Urge reorientar o foco da discussão acerca de progressividade do processo fiscal para a face das liberações de verbas e dos gastos. O IUT pretende certa progressividade e reduz a necessidade de fiscalização e de administração tributária. Assim, libera recursos para serem orientados ao controle dos gastos, garantindo-lhes a desejada progressividade redistributiva.

Cabe lembrar ainda que os impostos indiretos estão sendo paulatinamente resgatados do ostracismo em que foram colocados por intransigentes defensores da progressividade tributária.

O conceito da "progressividade a qualquer custo" vem sofrendo um rápido processo de desgaste, do ponto de vista de políticas públicas. Além de ineficaz, a progressividade na arrecadação de impostos diretos tem desincentivado o investimento e introduzido elementos de estagnação econômica nas economias onde é aplicada com excessiva intensidade. Daí um certo declínio nas economias desenvolvidas.

Neste sentido, os impostos indiretos alcançam novas posições nos modelos tributários atuais. Impostos indiretos não são necessariamente regressivos por duas razões básicas. Em primeiro lugar, porque as alíquotas não precisam ser uniformes, o que lhes pode conceder características de maior progressividade. Em segundo lugar, porque eles são mais fáceis, mais baratos, e encontram menor resistência para ser arrecadados.

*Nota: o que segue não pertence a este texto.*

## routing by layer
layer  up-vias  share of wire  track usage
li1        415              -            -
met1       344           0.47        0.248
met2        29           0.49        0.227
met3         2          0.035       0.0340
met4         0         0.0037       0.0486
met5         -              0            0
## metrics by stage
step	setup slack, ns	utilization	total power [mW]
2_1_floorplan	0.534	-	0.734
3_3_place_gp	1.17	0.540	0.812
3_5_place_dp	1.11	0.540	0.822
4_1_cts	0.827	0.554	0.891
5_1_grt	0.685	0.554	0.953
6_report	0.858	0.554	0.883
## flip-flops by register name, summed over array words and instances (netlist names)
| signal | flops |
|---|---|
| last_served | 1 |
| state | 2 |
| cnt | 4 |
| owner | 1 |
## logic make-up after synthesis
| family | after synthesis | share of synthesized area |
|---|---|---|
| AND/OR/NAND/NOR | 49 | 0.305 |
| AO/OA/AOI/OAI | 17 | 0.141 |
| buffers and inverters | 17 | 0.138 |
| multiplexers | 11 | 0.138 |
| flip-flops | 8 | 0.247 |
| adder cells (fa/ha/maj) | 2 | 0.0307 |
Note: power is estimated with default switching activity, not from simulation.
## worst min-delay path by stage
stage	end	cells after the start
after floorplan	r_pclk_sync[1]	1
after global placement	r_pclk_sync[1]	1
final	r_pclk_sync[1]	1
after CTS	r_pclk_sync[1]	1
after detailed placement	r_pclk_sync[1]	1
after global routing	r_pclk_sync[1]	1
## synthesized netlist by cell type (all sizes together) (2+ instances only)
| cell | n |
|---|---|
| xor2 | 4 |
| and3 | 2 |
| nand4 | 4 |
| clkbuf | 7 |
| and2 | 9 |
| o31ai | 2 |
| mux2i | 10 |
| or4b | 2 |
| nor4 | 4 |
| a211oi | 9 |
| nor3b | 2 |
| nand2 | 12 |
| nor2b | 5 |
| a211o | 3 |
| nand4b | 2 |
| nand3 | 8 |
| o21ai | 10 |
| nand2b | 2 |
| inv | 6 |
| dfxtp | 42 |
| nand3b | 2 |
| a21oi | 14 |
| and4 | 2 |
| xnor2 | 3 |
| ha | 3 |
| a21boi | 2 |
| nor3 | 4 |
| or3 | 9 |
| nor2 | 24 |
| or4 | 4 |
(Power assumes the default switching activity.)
`src/rtl/stg4mo_ctrl_pkg.sv`:
```
// Shared types and widths for the stage-4 memory-operation sequencer.
// Build option STG4MO_TIMEOUT_EN adds a no-ack timeout abort.
package stg4mo_ctrl_pkg;

  localparam int unsigned ADDR_W      = 24;
  localparam int unsigned DATA_W      = 24;
  localparam int unsigned TGT_W       = 4;
  localparam int unsigned CNT_W       = 16;
  localparam int unsigned TMO_CYC_DEF = 255;

  typedef enum logic [1:0] {
    MO_S_IDLE   = 2'd0,
    MO_S_ACCESS = 2'd1,
    MO_S_KILLED = 2'd2
  } mo_state_t;

  // Captured memory operation, held for the whole access
  typedef struct packed {
    logic              ld;
    logic              we;
    logic [ADDR_W-1:0] addr;
    logic [DATA_W-1:0] wdata;
    logic [TGT_W-1:0]  tgt;
  } mo_req_t;

  // Load result returned to the stg4 result path
  typedef struct packed {
    logic [DATA_W-1:0] data;
    logic [TGT_W-1:0]  tgt;
  } mo_rd_t;

endpackage

```
`src/rtl/stg4mo_ctrl_if.sv`:
```
// Stage-3 MO slot, data-memory port and load-result bundle of the MO sequencer.
// master = sequencer side, slave = pipeline/memory side.
interface stg4mo_ctrl_if;
  import stg4mo_ctrl_pkg::*;

  logic              iw_flush;
  logic              iw_mo_valid;
  logic              iw_mo_ld;
  logic              iw_mo_st;
  logic [ADDR_W-1:0] iw_mo_addr;
  logic [DATA_W-1:0] iw_mo_wdata;
  logic [TGT_W-1:0]  iw_mo_tgt_gp;
  logic              ow_stall;
  logic              ow_mem_req;
  logic              ow_mem_we;
  logic [ADDR_W-1:0] ow_mem_addr;
  logic [DATA_W-1:0] ow_mem_wdata;
  logic              iw_mem_ack;
  logic [DATA_W-1:0] iw_mem_rdata;
  logic              ow_rd_valid;
  logic [DATA_W-1:0] ow_rd_data;
  logic [TGT_W-1:0]  ow_rd_tgt_gp;
  logic              ow_illegal;
  logic              ow_mo_err;

  modport master (
    input  iw_flush, iw_mo_valid, iw_mo_ld, iw_mo_st, iw_mo_addr, iw_mo_wdata,
           iw_mo_tgt_gp, iw_mem_ack, iw_mem_rdata,
    output ow_stall, ow_mem_req, ow_mem_we, ow_mem_addr, ow_mem_wdata,
           ow_rd_valid, ow_rd_data, ow_rd_tgt_gp, ow_illegal, ow_mo_err
  );

  modport slave (
    output iw_flush, iw_mo_valid, iw_mo_ld, iw_mo_st, iw_mo_addr, iw_mo_wdata,
           iw_mo_tgt_gp, iw_mem_ack, iw_mem_rdata,
    input  ow_stall, ow_mem_req, ow_mem_we, ow_mem_addr, ow_mem_wdata,
           ow_rd_valid, ow_rd_data, ow_rd_tgt_gp, ow_illegal, ow_mo_err
  );

endinterface

```
`src/rtl/stg4mo_tmo.sv`:
```
// No-ack timeout counter for the MO sequencer; hit_c flags the last allowed wait cycle.
// Only instantiated when STG4MO_TIMEOUT_EN is defined.
module stg4mo_tmo
  import stg4mo_ctrl_pkg::*;
#(
  parameter int unsigned TMO_CYC = TMO_CYC_DEF
) (
  input  logic iw_clk,
  input  logic iw_rst_n,
  input  logic clr,
  input  logic inc,
  output logic hit_c
);

  localparam logic [CNT_W-1:0] LAST = CNT_W'(TMO_CYC - 1);

  logic [CNT_W-1:0] cnt_q;

  always_ff @(posedge iw_clk or negedge iw_rst_n) begin
    if (!iw_rst_n)  cnt_q <= '0;
    else if (clr)   cnt_q <= '0;
    else if (inc)   cnt_q <= cnt_q + CNT_W'(1);
  end

  assign hit_c = (cnt_q == LAST);

endmodule

```
`src/rtl/stg4mo_ctrl.sv`:
```
// Stage-4 MO sequencer: one load/store in flight on a req/ack data-memory port.
// STG4MO_TIMEOUT_EN adds an abort after TMO_CYC cycles without ack (ow_mo_err).
module stg4mo_ctrl
  import stg4mo_ctrl_pkg::*;
#(
  parameter int unsigned TMO_CYC = TMO_CYC_DEF
) (
  input  logic          iw_clk,
  input  logic          iw_rst_n,
  stg4mo_ctrl_if.master bus
);

  mo_state_t state_q, state_d;
  mo_req_t   mo_q, mo_d;
  mo_rd_t    rd_q, rd_d;
  logic      req_q, req_d;
  logic      rd_valid_q, rd_valid_d;
  logic      illegal_q, illegal_d;
  logic      mo_err_q, mo_err_d;
  logic      tmo_clr_c, tmo_inc_c, tmo_hit_c;
  logic      accept_c;

  assign accept_c = bus.iw_mo_valid & (bus.iw_mo_ld ^ bus.iw_mo_st) & ~bus.iw_flush;

`ifdef STG4MO_TIMEOUT_EN
  stg4mo_tmo #(.TMO_CYC(TMO_CYC)) u_tmo (
    .iw_clk   (iw_clk),
    .iw_rst_n (iw_rst_n),
    .clr      (tmo_clr_c),
    .inc      (tmo_inc_c),
    .hit_c    (tmo_hit_c)
  );
`else
  logic unused_tmo;
  assign tmo_hit_c  = 1'b0;
  assign unused_tmo = ^{tmo_clr_c, tmo_inc_c, CNT_W'(TMO_CYC)};
`endif

  always_ff @(posedge iw_clk or negedge iw_rst_n) begin
    if (!iw_rst_n) begin
      state_q    <= MO_S_IDLE;
      mo_q       <= '0;
      rd_q       <= '0;
      req_q      <= 1'b0;
      rd_valid_q <= 1'b0;
      illegal_q  <= 1'b0;
      mo_err_q   <= 1'b0;
    end else begin
      state_q    <= state_d;
      mo_q       <= mo_d;
      rd_q       <= rd_d;
      req_q      <= req_d;
      rd_valid_q <= rd_valid_d;
      illegal_q  <= illegal_d;
      mo_err_q   <= mo_err_d;
    end
  end

  // Priority while waiting: ack, then timeout, then flush.
  always_comb begin
    state_d    = state_q;
    mo_d       = mo_q;
    rd_d       = rd_q;
    req_d      = req_q;
    rd_valid_d = 1'b0;
    illegal_d  = 1'b0;
    mo_err_d   = 1'b0;
    tmo_clr_c  = 1'b0;
    tmo_inc_c  = 1'b0;
    case (state_q)
      MO_S_IDLE: begin
        if (accept_c) begin
          state_d    = MO_S_ACCESS;
          req_d      = 1'b1;
          tmo_clr_c  = 1'b1;
          mo_d.ld    = bus.iw_mo_ld;
          mo_d.we    = bus.iw_mo_st;
          mo_d.addr  = bus.iw_mo_addr;
          mo_d.wdata = bus.iw_mo_wdata;
          mo_d.tgt   = bus.iw_mo_tgt_gp;
        end else if (bus.iw_mo_valid & bus.iw_mo_ld & bus.iw_mo_st & ~bus.iw_flush) begin
          illegal_d = 1'b1;
        end
      end
      MO_S_ACCESS: begin
        if (bus.iw_mem_ack) begin
          state_d = MO_S_IDLE;
          req_d   = 1'b0;
          mo_d.we = 1'b0;
          if (mo_q.ld & ~bus.iw_flush) begin
            rd_valid_d = 1'b1;
            rd_d.data  = bus.iw_mem_rdata;
            rd_d.tgt   = mo_q.tgt;
          end
        end else if (tmo_hit_c) begin
          state_d  = MO_S_IDLE;
          req_d    = 1'b0;
          mo_d.we  = 1'b0;
          mo_err_d = 1'b1;
        end else if (bus.iw_flush) begin
          state_d   = MO_S_KILLED;
          tmo_clr_c = 1'b1;
        end else begin
          tmo_inc_c = 1'b1;
        end
      end
      MO_S_KILLED: begin
        if (bus.iw_mem_ack) begin
          state_d = MO_S_IDLE;
          req_d   = 1'b0;
          mo_d.we = 1'b0;
        end else if (tmo_hit_c) begin
          state_d  = MO_S_IDLE;
          req_d    = 1'b0;
          mo_d.we  = 1'b0;
          mo_err_d = 1'b1;
        end else begin
          tmo_inc_c = 1'b1;
        end
      end
      default: begin
        state_d = MO_S_IDLE;
        req_d   = 1'b0;
        mo_d.we = 1'b0;
      end
    endcase
  end

  assign bus.ow_stall     = (state_q != MO_S_IDLE);
  assign bus.ow_mem_req   = req_q;
  assign bus.ow_mem_we    = mo_q.we;
  assign bus.ow_mem_addr  = mo_q.addr;
  assign bus.ow_mem_wdata = mo_q.wdata;
  assign bus.ow_rd_valid  = rd_valid_q;
  assign bus.ow_rd_data   = rd_q.data;
  assign bus.ow_rd_tgt_gp = rd_q.tgt;
  assign bus.ow_illegal   = illegal_q;
  assign bus.ow_mo_err    = mo_err_q;

endmodule

```
`src/flat_wrapper.sv`:
```
// flat-port wrapper written by rule: the top's interface ports become plain ports
module stg4mo_ctrl_flat import stg4mo_ctrl_pkg::*;
#(
  parameter int unsigned TMO_CYC = TMO_CYC_DEF
)
  (iw_clk, iw_rst_n, bus_iw_flush, bus_iw_mo_valid, bus_iw_mo_ld, bus_iw_mo_st, bus_iw_mo_addr, bus_iw_mo_wdata, bus_iw_mo_tgt_gp, bus_iw_mem_ack, bus_iw_mem_rdata, bus_ow_stall, bus_ow_mem_req, bus_ow_mem_we, bus_ow_mem_addr, bus_ow_mem_wdata, bus_ow_rd_valid, bus_ow_rd_data, bus_ow_rd_tgt_gp, bus_ow_illegal, bus_ow_mo_err);
  stg4mo_ctrl_if bus_i ();
  input  logic iw_clk;
  input  logic iw_rst_n;
  input wire logic [$bits(bus_i.iw_flush)-1:0] bus_iw_flush;
  input wire logic [$bits(bus_i.iw_mo_valid)-1:0] bus_iw_mo_valid;
  input wire logic [$bits(bus_i.iw_mo_ld)-1:0] bus_iw_mo_ld;
  input wire logic [$bits(bus_i.iw_mo_st)-1:0] bus_iw_mo_st;
  input wire logic [$bits(bus_i.iw_mo_addr)-1:0] bus_iw_mo_addr;
  input wire logic [$bits(bus_i.iw_mo_wdata)-1:0] bus_iw_mo_wdata;
  input wire logic [$bits(bus_i.iw_mo_tgt_gp)-1:0] bus_iw_mo_tgt_gp;
  input wire logic [$bits(bus_i.iw_mem_ack)-1:0] bus_iw_mem_ack;
  input wire logic [$bits(bus_i.iw_mem_rdata)-1:0] bus_iw_mem_rdata;
  output wire logic [$bits(bus_i.ow_stall)-1:0] bus_ow_stall;
  output wire logic [$bits(bus_i.ow_mem_req)-1:0] bus_ow_mem_req;
  output wire logic [$bits(bus_i.ow_mem_we)-1:0] bus_ow_mem_we;
  output wire logic [$bits(bus_i.ow_mem_addr)-1:0] bus_ow_mem_addr;
  output wire logic [$bits(bus_i.ow_mem_wdata)-1:0] bus_ow_mem_wdata;
  output wire logic [$bits(bus_i.ow_rd_valid)-1:0] bus_ow_rd_valid;
  output wire logic [$bits(bus_i.ow_rd_data)-1:0] bus_ow_rd_data;
  output wire logic [$bits(bus_i.ow_rd_tgt_gp)-1:0] bus_ow_rd_tgt_gp;
  output wire logic [$bits(bus_i.ow_illegal)-1:0] bus_ow_illegal;
  output wire logic [$bits(bus_i.ow_mo_err)-1:0] bus_ow_mo_err;
  assign bus_i.iw_flush = bus_iw_flush;
  assign bus_i.iw_mo_valid = bus_iw_mo_valid;
  assign bus_i.iw_mo_ld = bus_iw_mo_ld;
  assign bus_i.iw_mo_st = bus_iw_mo_st;
  assign bus_i.iw_mo_addr = bus_iw_mo_addr;
  assign bus_i.iw_mo_wdata = bus_iw_mo_wdata;
  assign bus_i.iw_mo_tgt_gp = bus_iw_mo_tgt_gp;
  assign bus_i.iw_mem_ack = bus_iw_mem_ack;
  assign bus_i.iw_mem_rdata = bus_iw_mem_rdata;
  assign bus_ow_stall = bus_i.ow_stall;
  assign bus_ow_mem_req = bus_i.ow_mem_req;
  assign bus_ow_mem_we = bus_i.ow_mem_we;
  assign bus_ow_mem_addr = bus_i.ow_mem_addr;
  assign bus_ow_mem_wdata = bus_i.ow_mem_wdata;
  assign bus_ow_rd_valid = bus_i.ow_rd_valid;
  assign bus_ow_rd_data = bus_i.ow_rd_data;
  assign bus_ow_rd_tgt_gp = bus_i.ow_rd_tgt_gp;
  assign bus_ow_illegal = bus_i.ow_illegal;
  assign bus_ow_mo_err = bus_i.ow_mo_err;
  stg4mo_ctrl #(.TMO_CYC(TMO_CYC)) u_core (.iw_clk(iw_clk), .iw_rst_n(iw_rst_n), .bus(bus_i));
endmodule
```
## src/rtl/mcu_batch_core.sv

```systemverilog
// mcu_batch_core
//   Small compute-and-log engine. A command (start) either runs one ALU
//   operation on two W-bit operands and appends the 2W-bit result to an
//   internal result store (mode 0), or reads back one stored slot (mode 1).
//   Every command takes the same number of cycles from start to done.
//
// Parameters
//   W      operand width (>=4, power of 2); results are 2*W bits
//   DEPTH  number of result-store entries (power of 2)
//   WRAP   1: write pointer wraps when full, oldest entry overwritten
//          0: writes rejected when full (err pulse with done)
//
// Ports
//   clk       rising-edge clock
//   reset     synchronous, active-high reset
//   start     command strobe, only looked at while idle
//   mode      0 = compute+store, 1 = read back
//   in1, in2  W-bit unsigned operands
//   sel       ALU opcode (0 ADD, 1 SUB, 2 AND, 3 OR, 4 XOR, 5 NOT, 6 MUL, 7 SHL)
//   rd_addr   slot to read back in mode 1
//   busy      high whenever a command is in flight
//   done      one-cycle completion pulse
//   err       one-cycle pulse alongside done when a store write was rejected
//   out_data  last ALU result (mode 0) or slot contents (mode 1), held until next done
//   wr_ptr    next slot to be written
//   count     number of valid entries, saturates at DEPTH
module mcu_batch_core #(
    parameter int W     = 8,
    parameter int DEPTH = 16,
    parameter int WRAP  = 0
) (
    input  logic                       clk,
    input  logic                       reset,
    input  logic                       start,
    input  logic                       mode,
    input  logic [W-1:0]               in1,
    input  logic [W-1:0]               in2,
    input  logic [2:0]                 sel,
    input  logic [$clog2(DEPTH)-1:0]   rd_addr,
    output logic                       busy,
    output logic                       done,
    output logic                       err,
    output logic [2*W-1:0]             out_data,
    output logic [$clog2(DEPTH)-1:0]   wr_ptr,
    output logic [$clog2(DEPTH):0]     count
);

    localparam int AW = $clog2(DEPTH);
    localparam int SW = $clog2(W);

    localparam logic [AW-1:0] PTR_ONE   = 1;
    localparam logic [AW:0]   CNT_ONE   = 1;
    localparam logic [AW:0]   CNT_DEPTH = DEPTH;
    localparam logic          WRAP_EN   = (WRAP != 0);

    typedef enum logic [2:0] {
        S_IDLE,
        S_LOAD,
        S_EXEC,
        S_WRITE,
        S_READ,
        S_DONE
    } state_t;

    // Unsigned ALU; every result is zero-extended to 2W bits.
    function automatic logic [2*W-1:0] alu(input logic [W-1:0] a,
                                           input logic [W-1:0] b,
                                           input logic [2:0]   op);
        logic [W:0]     s;
        logic [2*W-1:0] r;
        s = '0;
        r = '0;
        case (op)
            3'd0: begin
                s = {1'b0, a} + {1'b0, b};   // bit W is the carry
                r = {{(W-1){1'b0}}, s};
            end
            3'd1: begin
                s = {1'b0, a} - {1'b0, b};   // bit W is the borrow
                r = {{(W-1){1'b0}}, s};
            end
            3'd2: r = {{W{1'b0}}, a & b};
            3'd3: r = {{W{1'b0}}, a | b};
            3'd4: r = {{W{1'b0}}, a ^ b};
            3'd5: r = {{W{1'b0}}, ~a};
            3'd6: r = {{W{1'b0}}, a} * {{W{1'b0}}, b};
            3'd7: r = {{W{1'b0}}, a} << b[SW-1:0];
        endcase
        return r;
    endfunction

    state_t           state_q;
    logic [W-1:0]     in1_q;
    logic [W-1:0]     in2_q;
    logic [2:0]       sel_q;
    logic             mode_q;
    logic [AW-1:0]    rd_addr_q;
    logic [2*W-1:0]   result_q;
    logic [2*W-1:0]   out_data_q;
    logic [AW-1:0]    wr_ptr_q;
    logic [AW:0]      count_q;
    logic             busy_q;
    logic             done_q;
    logic             err_q;

    logic [2*W-1:0]   mem_q [DEPTH];

    logic [2*W-1:0]   result_d;
    logic [AW-1:0]    wr_ptr_d;
    logic [AW:0]      count_d;
    logic             wr_ok;
    logic             wr_en;

    always_comb begin
        result_d = alu(in1_q, in2_q, sel_q);
        wr_ok    = (count_q < CNT_DEPTH) || WRAP_EN;
        wr_en    = (state_q == S_WRITE) && wr_ok && !reset;
        // DEPTH is a power of two, so the pointer wraps by plain overflow.
        wr_ptr_d = wr_ptr_q + PTR_ONE;
        count_d  = (count_q == CNT_DEPTH) ? count_q : count_q + CNT_ONE;
    end

    // Result store: contents survive reset; gated by reset so an aborted
    // command never lands in the store.
    always_ff @(posedge clk) begin
        if (wr_en) begin
            mem_q[wr_ptr_q] <= result_q;
        end
    end

    always_ff @(posedge clk) begin
        if (reset) begin
            state_q    <= S_IDLE;
            in1_q      <= '0;
            in2_q      <= '0;
            sel_q      <= '0;
            mode_q     <= 1'b0;
            rd_addr_q  <= '0;
            result_q   <= '0;
            out_data_q <= '0;
            wr_ptr_q   <= '0;
            count_q    <= '0;
            busy_q     <= 1'b0;
            done_q     <= 1'b0;
            err_q      <= 1'b0;
        end else begin
            done_q <= 1'b0;
            err_q  <= 1'b0;
            case (state_q)
                S_IDLE: begin
                    if (start) begin
                        in1_q     <= in1;
                        in2_q     <= in2;
                        sel_q     <= sel;
                        mode_q    <= mode;
                        rd_addr_q <= rd_addr;
                        busy_q    <= 1'b1;
                        state_q   <= S_LOAD;
                    end
                end
                // Read-back also passes through EXEC so both modes share
                // the same start-to-done latency; the ALU result is unused then.
                S_LOAD: state_q <= S_EXEC;
                S_EXEC: begin
                    result_q <= result_d;
                    state_q  <= mode_q ? S_READ : S_WRITE;
                end
                S_WRITE: begin
                    if (wr_ok) begin
                        wr_ptr_q <= wr_ptr_d;
                        count_q  <= count_d;
                    end
                    // The result is reported even when the store rejects it.
                    out_data_q <= result_q;
                    err_q      <= !wr_ok;
                    done_q     <= 1'b1;
                    state_q    <= S_DONE;
                end
                S_READ: begin
                    out_data_q <= mem_q[rd_addr_q];
                    done_q     <= 1'b1;
                    state_q    <= S_DONE;
                end
                S_DONE: begin
                    busy_q  <= 1'b0;
                    state_q <= S_IDLE;
                end
                default: begin
                    busy_q  <= 1'b0;
                    state_q <= S_IDLE;
                end
            endcase
        end
    end

    assign busy     = busy_q;
    assign done     = done_q;
    assign err      = err_q;
    assign out_data = out_data_q;
    assign wr_ptr   = wr_ptr_q;
    assign count    = count_q;

endmodule

```

## config.mk

```make
export PLATFORM = sky130hd
export DESIGN_NAME = mcu_batch_core
export DESIGN_NICKNAME = d
export VERILOG_FILES = /design/src/rtl/mcu_batch_core.sv
export SDC_FILE = /design/constraint.sdc
export NUM_CORES = 1
export LEC_CHECK = 0
export BUFFER_PORTS_ARGS = -buffer_cell sky130_fd_sc_hd__buf_2
export CAP_MARGIN = 20
export CORE_MARGIN = 2
export CORE_UTILIZATION = 55
export CTS_BUF_LIST = sky130_fd_sc_hd__clkbuf_8
export DETAILED_ROUTE_END_ITERATION = 8
export HOLD_SLACK_MARGIN = 0.1
export PLACE_DENSITY = 0.72
export SYNTH_ARGS = -nofsm -noshare
export SYNTH_HDL_FRONTEND = slang
export SYNTH_SLANG_ARGS = --single-unit
```

## constraint.sdc

```tcl
create_clock -name clk -period 4.9 [get_ports clk]
set_clock_uncertainty 0.05 [all_clocks]
set_input_delay 0.98 -clock clk [delete_from_list [all_inputs] [get_ports clk]]
set_output_delay 0.98 -clock clk [all_outputs]
set_load 0.02 [all_outputs]
```

==> impl_results.md, run 1 <==
* Cell mode on critical path: fa_1
* Worst Setup Start Kind: flop
* Worst Path Arrival at 4950 ps
* Reg-to-reg critical path startpoint: in2_q[3]
* Area after DPL at around 0.017 mm2
* Highest clock rate at 0.2172 GHz
* Register area at 0.009198 mm2
* Largest net degree at the start of global routing at 57
* Initial DRC Count at 1,053
* Reg2reg setup slack at 300 ps
* Worst R2R End: result_q[14]
* Multi-input combinational cell area at about 0.0063 mm2
* CTS tree: yes
* Slowest stage delay, CP at 520 ps
* Max cap viols at 0
* HPWL Detailed at 25.76 mm
* Synthesis-to-finish area growth at 12.02%
* Slowest cell on the critical path: fa_1
* Register bit total from synthesis at 331
* Starting Density at 55.96%
* Buffer depth of the longest clock path at 3
* Mapped Nets at 1,305
* Clock latency on the worst-skew pair at 580 ps
* Layout Nets at 1,406
* Fillers at 2,115
* Crit Path Class: reg2reg
* Top_reg_cell synth: edfxtp_1
* RePlAce Congestion at 0.9245
* P per Cell Area at 350.6 mW/mm2
* Status: finished clean
* Tightest Hold Check Type: reg2reg
* DRT Pass-1 Iters at 6
* # diodes at 0
* Sink Count at 331
* Synth warn at 0
* Mapped Area at 0.01606 mm2
* Total power at 0.006309 W
* Critical path cell sequence: clkinv_1 > nor2_1 > fa_1 > fa_1 > fa_1 > inv_1 > fa_1 > inv_1 > ha_1 > and4_1 > a211o_1 > a21o_1 > o41ai_2 > xor2_1 > o22ai_1
* Vias in the first global route at 10,430
* Area of the die at 0.03059 mm2
* DR vias at between 10,000 and 15,000
* Final Instance Area at 0.01799 mm2
* Critical path capture point type: flop
* GR Overflow Total at 0
* Routed WL at approximately 39 mm
* Sequential area share after synthesis at between 50% and 60%
* Clock-pin slew on the worst setup and hold paths at 60 ps
* Post-CTS setup buffers at 0
* EDFF count, synth at 256
* Share of cells above drive strength 1 at 19.98%
* H-tree Lvls at 2
* WP data required at 5240 ps
* Asr flop ratio synth at 0%
* Cells after Synth at 1,174
* Drt wl/cell at 22.65 um
* Lkg Pwr at 6.625 nW
* Synthesized area per cell at approximately 14 um2
* Die height at approximately 170 um
* I/O Buffers at between 50 and 60
* Die X at 174.9 um
* Site Rows at 62
* Yosys cell types at 60
* GRT busiest layer: met2
* Hold path depth at 2
* M2 GR Usage at 43.64%
* Clock tree root buffer cell: clkbuf_8
* Final period util at 93.95%
* IO Count at 55
* RSZ-0062 raised after global routing: false
* First-pass GRT wire length at 59.93 mm
* Max-slew violation count at 0
* Worst VDD drop at 0.0001928 V
* R2R cell count at 15
* Final setup fails at 0
* # DRC at 0
* M3 GR Usage at 4.112%
* GRT Overall Usage at between 20% and 30%
* Rel. slew slack at 28.64%
* Final min period at 4603 ps
* GR Util met1 at approximately a third
* Total CTS buffers at 51
* Via density at 5.995
* Routed Antenna Nets at 0
* Final hold viol count at 0
* Initial antenna violation count at 0
* Hold_sp: rd_addr_q[1]
* Core Region at 0.02870 mm2
* Setup TNS at 0 ps
* Slew @ Worst Pin at 1069 ps
* CP max FO at 6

Já foi dito que "o imposto justo é o que se consegue cobrar". Há uma inegável constatação de que os impostos indiretos são mais facilmente arrecadados por acharem-se incluídos no preço de mercado dos produtos e serviços.

Com isto não é exigida a ativa participação do próprio contribuinte na apuração e no recolhimento do imposto, como é praxe nos impostos diretos que exigem declarações. Ademais, ao adquirir um produto, o contribuinte iguala o preço à sua utilidade marginal. Há um equivalente, em termos de utilidade subjetiva, em cada cruzeiro de imposto recolhido indiretamente, o que não ocorre com os impostos diretos, quando o contribuinte desembolsa o imposto sem contrapartida direta de aumento de seu bem-estar subjetivo.

Defensores da progressividade tributária apontam para os méritos do imposto de renda. Seria o ideal, afirmam eles. Contudo, do ponto de vista administrativo, o imposto de renda perde grande parte de sua atratividade por incentivar a sonegação e pelas dificuldades de arrecadação. Do ponto de vista teórico, se não houvesse evasão, poderia ser um imposto adequado. Mas o conflito entre o idealismo conceitual e a realidade administrativa acaba por negar seus méritos teóricos.

Na formulação de política tributária, há que se ouvir o policy maker, o administrador público, e não apenas os economistas, tão ciosos de seus modelos quanto cegos à inexorável imposição da realidade.